Detained Chinese journalist released

7:51 am on 27 March 2016

A Chinese journalist who has reportedly been investigated over an online petition calling for the resignation of President Xi Jinping has been released.

Chinese president Xi Jinping is framed by national flags during an overseas visit, to Berlin on 28 March 2014.

Chinese president Xi Jinping is framed by national flags during an overseas visit (file) Photo: AFP

A lawyer for Jia Jia, who was taken away by police earlier this month, said the columnist had been freed, had met his wife and could return home anytime.

Mr Jia is said to have been detained as part of a high-profile inquiry into a letter urging Mr Xi to quit.

The letter appeared briefly on a website linked to China's government.

Signed by "Loyal Communist Party Members" and dated March 2016, it criticised Mr Xi for various political, economic and diplomatic decisions, as well as for creating a "personality cult".

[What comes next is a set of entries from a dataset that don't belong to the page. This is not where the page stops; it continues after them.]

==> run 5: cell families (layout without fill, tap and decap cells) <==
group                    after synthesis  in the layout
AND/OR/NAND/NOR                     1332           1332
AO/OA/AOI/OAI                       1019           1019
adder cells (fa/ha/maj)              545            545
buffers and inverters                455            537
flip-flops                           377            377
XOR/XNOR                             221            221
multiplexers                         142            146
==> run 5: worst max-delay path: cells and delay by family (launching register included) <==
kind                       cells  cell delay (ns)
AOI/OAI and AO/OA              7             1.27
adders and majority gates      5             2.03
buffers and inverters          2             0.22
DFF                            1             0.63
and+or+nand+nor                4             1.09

"We don't think Comrade Xi Jinping has the ability to lead the party and the country into the future," it said.

Mr Jia's family deny he has anything to do with it.

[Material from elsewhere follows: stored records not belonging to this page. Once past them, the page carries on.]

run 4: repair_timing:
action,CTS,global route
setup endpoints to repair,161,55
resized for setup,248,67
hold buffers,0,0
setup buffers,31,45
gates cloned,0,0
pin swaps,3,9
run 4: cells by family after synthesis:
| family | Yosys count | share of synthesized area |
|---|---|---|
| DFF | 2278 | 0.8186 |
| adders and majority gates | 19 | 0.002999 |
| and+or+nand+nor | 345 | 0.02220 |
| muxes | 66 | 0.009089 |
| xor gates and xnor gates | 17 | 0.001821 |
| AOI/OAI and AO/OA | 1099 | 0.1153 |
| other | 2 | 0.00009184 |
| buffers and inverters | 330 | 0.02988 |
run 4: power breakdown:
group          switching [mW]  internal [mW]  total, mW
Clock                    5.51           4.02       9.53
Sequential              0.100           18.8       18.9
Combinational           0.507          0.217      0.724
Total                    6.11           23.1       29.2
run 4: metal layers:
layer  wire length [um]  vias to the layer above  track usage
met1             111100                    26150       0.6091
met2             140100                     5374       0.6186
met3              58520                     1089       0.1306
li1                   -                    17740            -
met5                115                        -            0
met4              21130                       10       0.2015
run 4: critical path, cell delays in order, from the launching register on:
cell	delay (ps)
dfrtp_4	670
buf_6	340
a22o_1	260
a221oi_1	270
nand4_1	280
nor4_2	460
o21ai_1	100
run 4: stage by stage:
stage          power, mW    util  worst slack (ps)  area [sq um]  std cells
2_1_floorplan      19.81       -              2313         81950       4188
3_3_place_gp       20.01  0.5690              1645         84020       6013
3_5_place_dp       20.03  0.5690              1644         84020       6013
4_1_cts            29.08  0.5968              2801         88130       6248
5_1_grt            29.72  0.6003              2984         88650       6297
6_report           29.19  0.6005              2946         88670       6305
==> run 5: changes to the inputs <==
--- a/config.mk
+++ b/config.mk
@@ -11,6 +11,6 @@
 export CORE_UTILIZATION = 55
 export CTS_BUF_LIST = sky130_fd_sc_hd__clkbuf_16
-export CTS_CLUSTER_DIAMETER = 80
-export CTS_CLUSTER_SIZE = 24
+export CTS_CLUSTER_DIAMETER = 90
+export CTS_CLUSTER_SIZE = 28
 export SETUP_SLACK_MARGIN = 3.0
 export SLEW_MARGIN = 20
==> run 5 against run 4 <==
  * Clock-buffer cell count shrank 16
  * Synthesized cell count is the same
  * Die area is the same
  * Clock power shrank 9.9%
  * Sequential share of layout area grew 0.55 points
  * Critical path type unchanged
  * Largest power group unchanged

Friends told media outlets they believed Mr Jia disappeared because he warned an editor friend, Ouyang Hongliang, after the letter was published on Mr Ouyang's news site Watching, also known as Wujie News.

The website was set up last year to promote China's economic plan to develop trade routes through central Asia.

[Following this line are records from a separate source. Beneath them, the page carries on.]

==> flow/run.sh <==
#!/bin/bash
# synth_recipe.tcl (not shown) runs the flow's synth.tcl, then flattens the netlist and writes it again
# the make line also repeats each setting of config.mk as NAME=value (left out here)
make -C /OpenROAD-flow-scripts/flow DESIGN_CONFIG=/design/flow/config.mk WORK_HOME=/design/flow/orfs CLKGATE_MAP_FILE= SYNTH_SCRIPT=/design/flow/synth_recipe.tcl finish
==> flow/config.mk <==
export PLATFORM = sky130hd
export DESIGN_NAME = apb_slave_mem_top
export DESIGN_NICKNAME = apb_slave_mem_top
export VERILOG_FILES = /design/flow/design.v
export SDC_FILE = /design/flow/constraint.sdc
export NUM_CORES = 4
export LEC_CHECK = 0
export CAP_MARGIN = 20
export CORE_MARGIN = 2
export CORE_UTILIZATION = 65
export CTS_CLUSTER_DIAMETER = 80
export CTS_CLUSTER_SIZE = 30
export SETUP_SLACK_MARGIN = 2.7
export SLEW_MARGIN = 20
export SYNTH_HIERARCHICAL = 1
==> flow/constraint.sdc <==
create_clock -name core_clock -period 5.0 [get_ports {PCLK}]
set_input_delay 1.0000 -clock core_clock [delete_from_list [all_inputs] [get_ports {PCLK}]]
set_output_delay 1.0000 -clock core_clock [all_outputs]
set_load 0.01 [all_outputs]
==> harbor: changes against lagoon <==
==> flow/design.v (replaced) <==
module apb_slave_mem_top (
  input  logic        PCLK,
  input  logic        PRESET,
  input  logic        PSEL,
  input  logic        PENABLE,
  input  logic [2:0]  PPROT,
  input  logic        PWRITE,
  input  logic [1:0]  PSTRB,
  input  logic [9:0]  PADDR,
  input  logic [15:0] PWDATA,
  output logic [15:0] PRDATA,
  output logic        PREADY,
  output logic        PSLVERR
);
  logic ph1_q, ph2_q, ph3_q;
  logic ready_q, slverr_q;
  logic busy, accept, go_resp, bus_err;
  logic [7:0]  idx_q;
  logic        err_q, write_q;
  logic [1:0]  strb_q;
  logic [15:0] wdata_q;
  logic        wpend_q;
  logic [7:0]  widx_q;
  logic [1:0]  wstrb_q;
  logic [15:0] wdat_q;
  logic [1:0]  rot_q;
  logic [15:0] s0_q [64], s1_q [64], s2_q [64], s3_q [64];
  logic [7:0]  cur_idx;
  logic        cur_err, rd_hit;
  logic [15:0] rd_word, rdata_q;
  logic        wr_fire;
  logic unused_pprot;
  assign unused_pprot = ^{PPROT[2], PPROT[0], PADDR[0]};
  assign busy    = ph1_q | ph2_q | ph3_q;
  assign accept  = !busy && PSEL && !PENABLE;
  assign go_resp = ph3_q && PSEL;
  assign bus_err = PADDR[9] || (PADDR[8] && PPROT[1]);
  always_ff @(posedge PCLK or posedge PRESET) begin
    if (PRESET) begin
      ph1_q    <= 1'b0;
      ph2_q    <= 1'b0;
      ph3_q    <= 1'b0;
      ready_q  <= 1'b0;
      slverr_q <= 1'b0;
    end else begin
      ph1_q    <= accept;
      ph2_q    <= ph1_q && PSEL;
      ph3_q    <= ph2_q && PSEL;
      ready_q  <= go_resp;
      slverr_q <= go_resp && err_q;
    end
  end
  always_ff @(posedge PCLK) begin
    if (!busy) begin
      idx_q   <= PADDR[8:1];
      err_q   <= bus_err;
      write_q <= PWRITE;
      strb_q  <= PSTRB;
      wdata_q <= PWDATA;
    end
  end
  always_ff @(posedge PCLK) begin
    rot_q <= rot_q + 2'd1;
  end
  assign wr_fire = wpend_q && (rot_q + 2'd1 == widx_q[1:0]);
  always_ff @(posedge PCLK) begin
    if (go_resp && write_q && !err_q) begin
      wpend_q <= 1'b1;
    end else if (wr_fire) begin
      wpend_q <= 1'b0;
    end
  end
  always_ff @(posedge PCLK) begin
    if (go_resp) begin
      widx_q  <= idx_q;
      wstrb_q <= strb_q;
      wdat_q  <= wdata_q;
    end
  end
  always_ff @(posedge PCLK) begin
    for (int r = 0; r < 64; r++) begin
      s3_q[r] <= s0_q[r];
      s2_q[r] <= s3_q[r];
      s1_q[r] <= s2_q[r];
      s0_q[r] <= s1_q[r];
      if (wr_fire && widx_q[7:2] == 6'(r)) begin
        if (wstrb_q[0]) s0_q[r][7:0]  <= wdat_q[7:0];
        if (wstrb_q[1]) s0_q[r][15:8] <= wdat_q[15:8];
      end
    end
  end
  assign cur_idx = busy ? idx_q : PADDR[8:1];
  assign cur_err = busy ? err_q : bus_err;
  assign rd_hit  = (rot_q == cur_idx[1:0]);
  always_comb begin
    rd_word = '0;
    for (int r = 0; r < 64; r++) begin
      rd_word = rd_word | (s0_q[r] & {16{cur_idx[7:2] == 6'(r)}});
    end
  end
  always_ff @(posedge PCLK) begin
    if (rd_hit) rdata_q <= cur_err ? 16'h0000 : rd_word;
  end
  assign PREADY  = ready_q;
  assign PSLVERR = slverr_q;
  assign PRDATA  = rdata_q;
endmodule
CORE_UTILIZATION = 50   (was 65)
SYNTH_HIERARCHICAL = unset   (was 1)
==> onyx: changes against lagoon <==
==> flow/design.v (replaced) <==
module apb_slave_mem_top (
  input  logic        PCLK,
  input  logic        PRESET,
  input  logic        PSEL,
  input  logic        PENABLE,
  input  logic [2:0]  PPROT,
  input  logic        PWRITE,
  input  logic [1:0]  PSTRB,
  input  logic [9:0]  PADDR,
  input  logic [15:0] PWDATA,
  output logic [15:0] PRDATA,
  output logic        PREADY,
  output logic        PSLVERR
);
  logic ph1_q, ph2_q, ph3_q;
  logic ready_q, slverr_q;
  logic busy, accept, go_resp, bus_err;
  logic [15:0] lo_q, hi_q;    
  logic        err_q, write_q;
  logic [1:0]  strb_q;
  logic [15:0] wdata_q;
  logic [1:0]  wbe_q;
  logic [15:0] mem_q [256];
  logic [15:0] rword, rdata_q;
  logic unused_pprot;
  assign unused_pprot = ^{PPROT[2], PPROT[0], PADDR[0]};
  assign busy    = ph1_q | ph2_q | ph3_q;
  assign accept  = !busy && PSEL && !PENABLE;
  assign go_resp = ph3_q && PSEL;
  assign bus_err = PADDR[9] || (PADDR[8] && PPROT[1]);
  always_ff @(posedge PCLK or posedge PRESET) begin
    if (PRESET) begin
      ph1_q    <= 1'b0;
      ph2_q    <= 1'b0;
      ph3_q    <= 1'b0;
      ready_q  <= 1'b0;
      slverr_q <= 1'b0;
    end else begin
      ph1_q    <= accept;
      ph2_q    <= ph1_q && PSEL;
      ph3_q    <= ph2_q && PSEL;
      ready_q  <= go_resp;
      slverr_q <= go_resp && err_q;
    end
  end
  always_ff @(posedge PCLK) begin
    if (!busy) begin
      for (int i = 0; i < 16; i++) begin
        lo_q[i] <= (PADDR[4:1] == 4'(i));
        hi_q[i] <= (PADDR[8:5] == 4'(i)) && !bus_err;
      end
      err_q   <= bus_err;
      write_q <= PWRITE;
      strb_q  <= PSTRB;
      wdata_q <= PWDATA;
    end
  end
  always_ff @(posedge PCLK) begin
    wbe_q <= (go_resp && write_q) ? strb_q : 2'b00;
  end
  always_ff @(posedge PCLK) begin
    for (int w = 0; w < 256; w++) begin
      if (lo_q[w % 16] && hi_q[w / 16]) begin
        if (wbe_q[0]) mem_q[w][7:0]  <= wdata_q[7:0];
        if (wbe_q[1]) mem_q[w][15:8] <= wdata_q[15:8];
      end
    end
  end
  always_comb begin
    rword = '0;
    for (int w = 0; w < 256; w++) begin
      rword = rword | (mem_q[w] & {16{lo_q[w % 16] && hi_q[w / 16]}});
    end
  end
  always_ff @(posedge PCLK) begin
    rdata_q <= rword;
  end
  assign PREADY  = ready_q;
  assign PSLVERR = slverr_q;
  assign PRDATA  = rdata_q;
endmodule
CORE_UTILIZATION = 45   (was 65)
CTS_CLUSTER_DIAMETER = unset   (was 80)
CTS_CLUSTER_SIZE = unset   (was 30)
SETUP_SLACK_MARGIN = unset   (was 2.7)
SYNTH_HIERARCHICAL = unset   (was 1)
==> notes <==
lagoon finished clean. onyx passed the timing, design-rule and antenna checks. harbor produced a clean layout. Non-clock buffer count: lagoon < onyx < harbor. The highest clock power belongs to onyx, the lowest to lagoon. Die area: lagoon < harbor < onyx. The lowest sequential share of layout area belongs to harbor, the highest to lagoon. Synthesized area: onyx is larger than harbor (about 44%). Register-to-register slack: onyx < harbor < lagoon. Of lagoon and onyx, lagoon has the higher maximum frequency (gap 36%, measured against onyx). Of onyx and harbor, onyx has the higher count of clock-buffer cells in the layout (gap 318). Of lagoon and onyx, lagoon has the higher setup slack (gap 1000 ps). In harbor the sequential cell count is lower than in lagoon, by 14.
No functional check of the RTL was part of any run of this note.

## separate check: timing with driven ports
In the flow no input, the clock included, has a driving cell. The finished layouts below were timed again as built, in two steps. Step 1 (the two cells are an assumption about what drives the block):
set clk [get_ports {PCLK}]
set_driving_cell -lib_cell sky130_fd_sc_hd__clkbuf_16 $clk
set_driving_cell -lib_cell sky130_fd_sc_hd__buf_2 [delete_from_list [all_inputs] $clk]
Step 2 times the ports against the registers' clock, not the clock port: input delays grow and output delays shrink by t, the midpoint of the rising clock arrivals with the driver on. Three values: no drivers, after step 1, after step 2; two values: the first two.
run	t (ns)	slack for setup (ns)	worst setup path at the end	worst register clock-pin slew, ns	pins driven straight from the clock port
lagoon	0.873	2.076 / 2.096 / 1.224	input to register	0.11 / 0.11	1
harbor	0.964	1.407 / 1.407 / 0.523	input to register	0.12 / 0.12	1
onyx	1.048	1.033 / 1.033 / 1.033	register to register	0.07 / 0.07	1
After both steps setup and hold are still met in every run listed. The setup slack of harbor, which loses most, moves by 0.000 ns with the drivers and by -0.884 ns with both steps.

Watching's president Li Wanhui, two editors including Mr Ouyang and two site technicians have reportedly been out of contact for days and are believed to be under investigation.

Nine technicians working for a technology firm that provides support to the site are also reported to be missing.

Meanwhile Wen Yunchao, a prominent overseas Chinese activist, said the Chinese authorities in his home county in southern China had detained his parents and a younger brother, apparently in a bid to get him to admit a connection to the letter.

But Mr Wen said on his Twitter account he had nothing to do with it.

China has seen a recent spate of censorship incidents amid a crackdown on dissidents, journalists and lawyers.

The BBC's John Sudworth in Beijing said there was speculation inside China that the letter may have appeared on Watching as a result of hacking

But, the correspondent said, it showed that even as President Xi tightened control, opposition voices were finding a way to be heard.

The letter was first posted on overseas website Canyu and appeared to be republished on Watching on 5 March, before it was taken down. Canyu's version is still online.